### What needs to be done
Would you go through the records below and copy each line with the string "unsigned"?

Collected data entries
......

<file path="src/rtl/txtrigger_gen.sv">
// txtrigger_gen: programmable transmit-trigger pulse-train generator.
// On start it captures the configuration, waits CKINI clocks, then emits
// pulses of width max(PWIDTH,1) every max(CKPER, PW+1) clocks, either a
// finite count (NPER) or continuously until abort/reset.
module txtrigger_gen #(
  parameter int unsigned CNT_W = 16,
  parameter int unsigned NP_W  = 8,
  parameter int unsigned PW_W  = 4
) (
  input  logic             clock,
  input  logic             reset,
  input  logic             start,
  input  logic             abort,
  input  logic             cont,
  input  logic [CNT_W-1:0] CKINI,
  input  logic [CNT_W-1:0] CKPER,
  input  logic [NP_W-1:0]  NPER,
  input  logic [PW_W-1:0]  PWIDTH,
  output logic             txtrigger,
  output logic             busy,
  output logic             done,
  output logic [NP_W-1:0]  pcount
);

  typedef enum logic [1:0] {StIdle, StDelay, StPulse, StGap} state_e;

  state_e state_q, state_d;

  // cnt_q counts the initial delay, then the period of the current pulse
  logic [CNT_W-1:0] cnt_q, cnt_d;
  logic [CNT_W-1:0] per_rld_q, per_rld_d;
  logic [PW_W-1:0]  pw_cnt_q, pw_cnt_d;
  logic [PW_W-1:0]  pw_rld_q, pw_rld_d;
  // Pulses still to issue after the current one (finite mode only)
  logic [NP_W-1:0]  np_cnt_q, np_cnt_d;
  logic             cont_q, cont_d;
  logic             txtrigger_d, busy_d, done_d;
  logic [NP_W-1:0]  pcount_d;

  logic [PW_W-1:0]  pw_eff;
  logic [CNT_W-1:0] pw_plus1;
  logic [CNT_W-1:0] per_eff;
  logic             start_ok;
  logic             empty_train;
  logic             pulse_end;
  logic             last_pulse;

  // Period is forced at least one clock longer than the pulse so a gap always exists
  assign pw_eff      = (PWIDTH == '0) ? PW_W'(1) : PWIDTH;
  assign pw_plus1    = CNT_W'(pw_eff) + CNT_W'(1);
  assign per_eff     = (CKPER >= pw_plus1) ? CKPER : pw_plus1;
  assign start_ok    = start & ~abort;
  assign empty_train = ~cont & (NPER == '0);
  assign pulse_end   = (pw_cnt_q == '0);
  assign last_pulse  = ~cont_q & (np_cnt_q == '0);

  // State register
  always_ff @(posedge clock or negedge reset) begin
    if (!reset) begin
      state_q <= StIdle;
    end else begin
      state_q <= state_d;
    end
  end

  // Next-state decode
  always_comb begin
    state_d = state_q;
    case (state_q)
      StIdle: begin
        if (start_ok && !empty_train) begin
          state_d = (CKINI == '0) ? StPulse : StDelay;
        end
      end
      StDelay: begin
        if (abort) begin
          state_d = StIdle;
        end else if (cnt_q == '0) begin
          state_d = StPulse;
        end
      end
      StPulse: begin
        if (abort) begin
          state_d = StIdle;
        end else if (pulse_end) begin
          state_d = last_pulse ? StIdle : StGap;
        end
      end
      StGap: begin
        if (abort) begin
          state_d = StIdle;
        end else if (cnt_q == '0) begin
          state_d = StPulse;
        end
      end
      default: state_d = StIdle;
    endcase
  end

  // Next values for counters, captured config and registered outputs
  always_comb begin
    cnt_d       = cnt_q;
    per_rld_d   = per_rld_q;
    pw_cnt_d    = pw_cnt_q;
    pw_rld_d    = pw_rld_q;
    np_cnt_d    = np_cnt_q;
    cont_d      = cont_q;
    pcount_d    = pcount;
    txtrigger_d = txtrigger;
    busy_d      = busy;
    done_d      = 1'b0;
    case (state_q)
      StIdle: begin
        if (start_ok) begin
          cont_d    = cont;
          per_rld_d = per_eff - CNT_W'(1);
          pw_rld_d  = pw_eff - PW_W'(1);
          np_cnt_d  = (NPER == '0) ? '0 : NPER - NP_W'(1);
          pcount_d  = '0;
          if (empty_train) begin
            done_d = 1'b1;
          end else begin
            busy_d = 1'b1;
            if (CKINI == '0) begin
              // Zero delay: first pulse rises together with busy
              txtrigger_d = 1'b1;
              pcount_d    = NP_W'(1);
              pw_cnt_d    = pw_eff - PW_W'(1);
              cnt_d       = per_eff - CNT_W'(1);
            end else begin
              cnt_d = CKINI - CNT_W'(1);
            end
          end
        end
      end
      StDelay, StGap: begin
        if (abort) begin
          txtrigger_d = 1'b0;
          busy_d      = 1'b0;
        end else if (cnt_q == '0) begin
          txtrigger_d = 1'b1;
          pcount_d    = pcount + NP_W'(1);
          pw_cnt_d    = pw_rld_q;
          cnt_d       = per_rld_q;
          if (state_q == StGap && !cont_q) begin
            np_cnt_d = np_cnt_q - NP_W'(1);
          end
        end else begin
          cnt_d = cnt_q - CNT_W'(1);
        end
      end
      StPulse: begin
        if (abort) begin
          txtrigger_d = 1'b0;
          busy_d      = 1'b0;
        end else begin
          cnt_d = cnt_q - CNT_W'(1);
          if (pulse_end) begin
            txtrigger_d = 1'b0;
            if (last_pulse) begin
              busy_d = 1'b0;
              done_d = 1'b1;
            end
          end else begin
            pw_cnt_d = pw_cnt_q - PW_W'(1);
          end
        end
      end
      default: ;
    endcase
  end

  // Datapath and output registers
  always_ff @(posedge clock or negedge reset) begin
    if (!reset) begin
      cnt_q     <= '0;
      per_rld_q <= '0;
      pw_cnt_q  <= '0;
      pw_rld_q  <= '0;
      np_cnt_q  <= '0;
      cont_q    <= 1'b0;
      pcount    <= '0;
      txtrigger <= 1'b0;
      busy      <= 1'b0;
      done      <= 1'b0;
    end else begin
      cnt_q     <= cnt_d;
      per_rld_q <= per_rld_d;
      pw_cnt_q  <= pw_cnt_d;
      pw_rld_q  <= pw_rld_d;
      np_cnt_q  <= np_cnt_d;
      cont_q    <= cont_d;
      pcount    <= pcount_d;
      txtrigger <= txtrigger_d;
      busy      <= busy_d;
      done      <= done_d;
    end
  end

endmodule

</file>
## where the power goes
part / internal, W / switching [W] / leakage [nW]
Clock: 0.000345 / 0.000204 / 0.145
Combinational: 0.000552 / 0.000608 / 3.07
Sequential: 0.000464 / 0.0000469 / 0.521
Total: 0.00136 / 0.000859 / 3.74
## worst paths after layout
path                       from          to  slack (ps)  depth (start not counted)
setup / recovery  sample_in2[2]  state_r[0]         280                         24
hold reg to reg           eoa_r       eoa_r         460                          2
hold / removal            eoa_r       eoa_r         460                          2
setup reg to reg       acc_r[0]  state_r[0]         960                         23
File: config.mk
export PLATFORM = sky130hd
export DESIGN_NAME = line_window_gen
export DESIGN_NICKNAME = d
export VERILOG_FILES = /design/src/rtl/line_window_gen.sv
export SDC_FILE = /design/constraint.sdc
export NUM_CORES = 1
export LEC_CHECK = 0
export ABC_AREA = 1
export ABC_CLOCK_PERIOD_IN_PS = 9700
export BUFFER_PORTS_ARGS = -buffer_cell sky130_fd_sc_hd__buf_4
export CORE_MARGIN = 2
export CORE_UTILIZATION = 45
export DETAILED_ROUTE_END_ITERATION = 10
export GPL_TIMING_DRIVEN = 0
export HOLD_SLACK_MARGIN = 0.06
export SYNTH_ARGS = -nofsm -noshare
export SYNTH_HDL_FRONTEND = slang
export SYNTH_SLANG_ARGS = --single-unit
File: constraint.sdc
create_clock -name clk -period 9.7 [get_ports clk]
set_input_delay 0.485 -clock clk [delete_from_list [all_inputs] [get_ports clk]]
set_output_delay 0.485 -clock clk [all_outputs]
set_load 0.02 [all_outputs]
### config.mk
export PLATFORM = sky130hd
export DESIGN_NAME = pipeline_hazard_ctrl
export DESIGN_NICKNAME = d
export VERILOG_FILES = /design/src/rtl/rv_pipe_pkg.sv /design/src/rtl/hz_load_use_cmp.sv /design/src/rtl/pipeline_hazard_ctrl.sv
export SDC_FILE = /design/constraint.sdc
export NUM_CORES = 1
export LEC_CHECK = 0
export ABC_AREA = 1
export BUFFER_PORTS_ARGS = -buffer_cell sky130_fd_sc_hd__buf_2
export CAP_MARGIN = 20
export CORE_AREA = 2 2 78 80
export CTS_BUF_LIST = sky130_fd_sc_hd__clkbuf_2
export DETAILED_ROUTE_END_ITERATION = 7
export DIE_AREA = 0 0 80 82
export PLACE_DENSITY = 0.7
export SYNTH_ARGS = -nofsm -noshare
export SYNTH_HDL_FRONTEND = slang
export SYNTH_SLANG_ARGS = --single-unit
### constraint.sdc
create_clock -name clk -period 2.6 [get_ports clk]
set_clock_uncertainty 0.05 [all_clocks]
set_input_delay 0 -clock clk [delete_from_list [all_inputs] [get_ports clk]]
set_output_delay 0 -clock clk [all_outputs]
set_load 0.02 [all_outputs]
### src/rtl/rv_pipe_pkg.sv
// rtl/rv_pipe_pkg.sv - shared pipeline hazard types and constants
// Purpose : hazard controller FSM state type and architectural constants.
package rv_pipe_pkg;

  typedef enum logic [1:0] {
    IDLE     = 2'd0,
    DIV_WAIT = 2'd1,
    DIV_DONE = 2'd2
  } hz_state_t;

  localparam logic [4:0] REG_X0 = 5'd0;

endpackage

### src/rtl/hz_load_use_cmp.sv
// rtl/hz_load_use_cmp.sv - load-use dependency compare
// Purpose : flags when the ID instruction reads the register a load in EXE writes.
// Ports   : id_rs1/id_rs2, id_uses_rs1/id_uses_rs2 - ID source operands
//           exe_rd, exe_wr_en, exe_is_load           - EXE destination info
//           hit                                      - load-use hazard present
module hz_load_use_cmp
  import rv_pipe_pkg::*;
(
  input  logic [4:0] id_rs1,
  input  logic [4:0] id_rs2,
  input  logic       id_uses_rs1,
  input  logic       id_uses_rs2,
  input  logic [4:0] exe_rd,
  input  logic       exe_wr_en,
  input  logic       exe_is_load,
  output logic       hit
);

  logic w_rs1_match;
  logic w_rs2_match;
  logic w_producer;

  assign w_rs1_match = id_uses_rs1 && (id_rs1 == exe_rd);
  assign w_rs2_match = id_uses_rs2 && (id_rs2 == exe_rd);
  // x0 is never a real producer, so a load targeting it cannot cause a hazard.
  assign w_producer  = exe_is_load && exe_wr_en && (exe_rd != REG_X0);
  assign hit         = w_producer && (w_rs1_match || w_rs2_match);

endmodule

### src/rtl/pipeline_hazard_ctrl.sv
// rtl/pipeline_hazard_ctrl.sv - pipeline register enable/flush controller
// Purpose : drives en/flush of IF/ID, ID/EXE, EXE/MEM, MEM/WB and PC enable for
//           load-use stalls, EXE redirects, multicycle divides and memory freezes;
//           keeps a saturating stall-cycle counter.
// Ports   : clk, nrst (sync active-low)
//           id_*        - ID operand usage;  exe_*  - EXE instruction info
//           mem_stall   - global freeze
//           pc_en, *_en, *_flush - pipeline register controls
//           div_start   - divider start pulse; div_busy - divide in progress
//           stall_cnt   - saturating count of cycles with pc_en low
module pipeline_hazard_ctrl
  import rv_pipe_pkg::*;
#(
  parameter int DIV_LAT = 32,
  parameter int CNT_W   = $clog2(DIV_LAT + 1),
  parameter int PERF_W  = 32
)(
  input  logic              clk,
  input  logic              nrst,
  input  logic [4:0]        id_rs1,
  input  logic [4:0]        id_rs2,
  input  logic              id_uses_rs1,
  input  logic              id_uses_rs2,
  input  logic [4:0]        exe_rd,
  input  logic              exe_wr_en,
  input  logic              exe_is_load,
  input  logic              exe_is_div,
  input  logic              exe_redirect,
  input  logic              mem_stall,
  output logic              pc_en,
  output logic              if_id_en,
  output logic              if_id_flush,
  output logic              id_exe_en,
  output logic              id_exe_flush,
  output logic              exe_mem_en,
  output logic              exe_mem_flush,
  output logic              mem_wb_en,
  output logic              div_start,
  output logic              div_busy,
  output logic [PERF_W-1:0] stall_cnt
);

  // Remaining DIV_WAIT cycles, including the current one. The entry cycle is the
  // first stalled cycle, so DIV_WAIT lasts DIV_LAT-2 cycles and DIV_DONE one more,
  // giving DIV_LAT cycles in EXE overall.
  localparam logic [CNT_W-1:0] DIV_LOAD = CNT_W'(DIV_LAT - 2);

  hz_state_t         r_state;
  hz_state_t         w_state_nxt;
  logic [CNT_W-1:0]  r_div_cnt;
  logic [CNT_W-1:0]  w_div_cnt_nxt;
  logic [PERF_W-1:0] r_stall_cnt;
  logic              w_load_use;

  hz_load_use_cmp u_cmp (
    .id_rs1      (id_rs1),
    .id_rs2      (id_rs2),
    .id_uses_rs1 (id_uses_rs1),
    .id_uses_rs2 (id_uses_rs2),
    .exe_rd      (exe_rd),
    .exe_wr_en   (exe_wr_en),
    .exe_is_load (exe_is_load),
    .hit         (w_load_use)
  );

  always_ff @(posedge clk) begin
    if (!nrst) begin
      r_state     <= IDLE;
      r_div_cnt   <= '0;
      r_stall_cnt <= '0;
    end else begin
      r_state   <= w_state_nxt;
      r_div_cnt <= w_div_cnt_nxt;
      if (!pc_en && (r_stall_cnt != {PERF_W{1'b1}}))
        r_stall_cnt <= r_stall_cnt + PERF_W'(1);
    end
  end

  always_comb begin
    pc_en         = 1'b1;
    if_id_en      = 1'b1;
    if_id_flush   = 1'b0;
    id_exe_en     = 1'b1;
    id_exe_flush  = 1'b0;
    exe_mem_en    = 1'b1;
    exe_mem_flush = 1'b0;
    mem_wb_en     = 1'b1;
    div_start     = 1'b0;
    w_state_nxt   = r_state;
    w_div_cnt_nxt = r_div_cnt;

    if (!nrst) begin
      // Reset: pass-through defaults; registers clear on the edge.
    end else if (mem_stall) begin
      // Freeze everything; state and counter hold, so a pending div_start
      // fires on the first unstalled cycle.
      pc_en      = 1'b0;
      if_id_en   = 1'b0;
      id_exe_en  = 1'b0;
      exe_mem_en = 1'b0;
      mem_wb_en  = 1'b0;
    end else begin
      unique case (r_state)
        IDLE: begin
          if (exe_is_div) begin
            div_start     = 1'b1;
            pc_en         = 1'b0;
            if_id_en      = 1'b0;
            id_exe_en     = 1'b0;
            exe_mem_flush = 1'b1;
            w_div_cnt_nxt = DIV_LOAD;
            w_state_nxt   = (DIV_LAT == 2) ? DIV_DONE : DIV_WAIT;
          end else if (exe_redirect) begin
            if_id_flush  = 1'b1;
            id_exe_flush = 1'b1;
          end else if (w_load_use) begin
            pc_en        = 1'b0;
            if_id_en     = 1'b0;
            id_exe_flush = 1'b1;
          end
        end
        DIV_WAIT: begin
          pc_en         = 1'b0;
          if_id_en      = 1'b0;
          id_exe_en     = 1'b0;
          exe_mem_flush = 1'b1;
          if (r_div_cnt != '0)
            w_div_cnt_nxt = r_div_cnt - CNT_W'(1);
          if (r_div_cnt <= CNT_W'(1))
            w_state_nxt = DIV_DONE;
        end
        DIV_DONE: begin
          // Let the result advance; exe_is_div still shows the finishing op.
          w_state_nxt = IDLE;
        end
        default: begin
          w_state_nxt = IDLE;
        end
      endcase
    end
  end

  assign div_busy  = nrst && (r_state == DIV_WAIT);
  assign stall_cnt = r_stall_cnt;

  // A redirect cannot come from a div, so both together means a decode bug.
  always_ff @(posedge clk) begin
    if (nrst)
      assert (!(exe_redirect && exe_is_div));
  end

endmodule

......

### Response for this exercise
  parameter int unsigned CNT_W = 16,
  parameter int unsigned NP_W  = 8,
  parameter int unsigned PW_W  = 4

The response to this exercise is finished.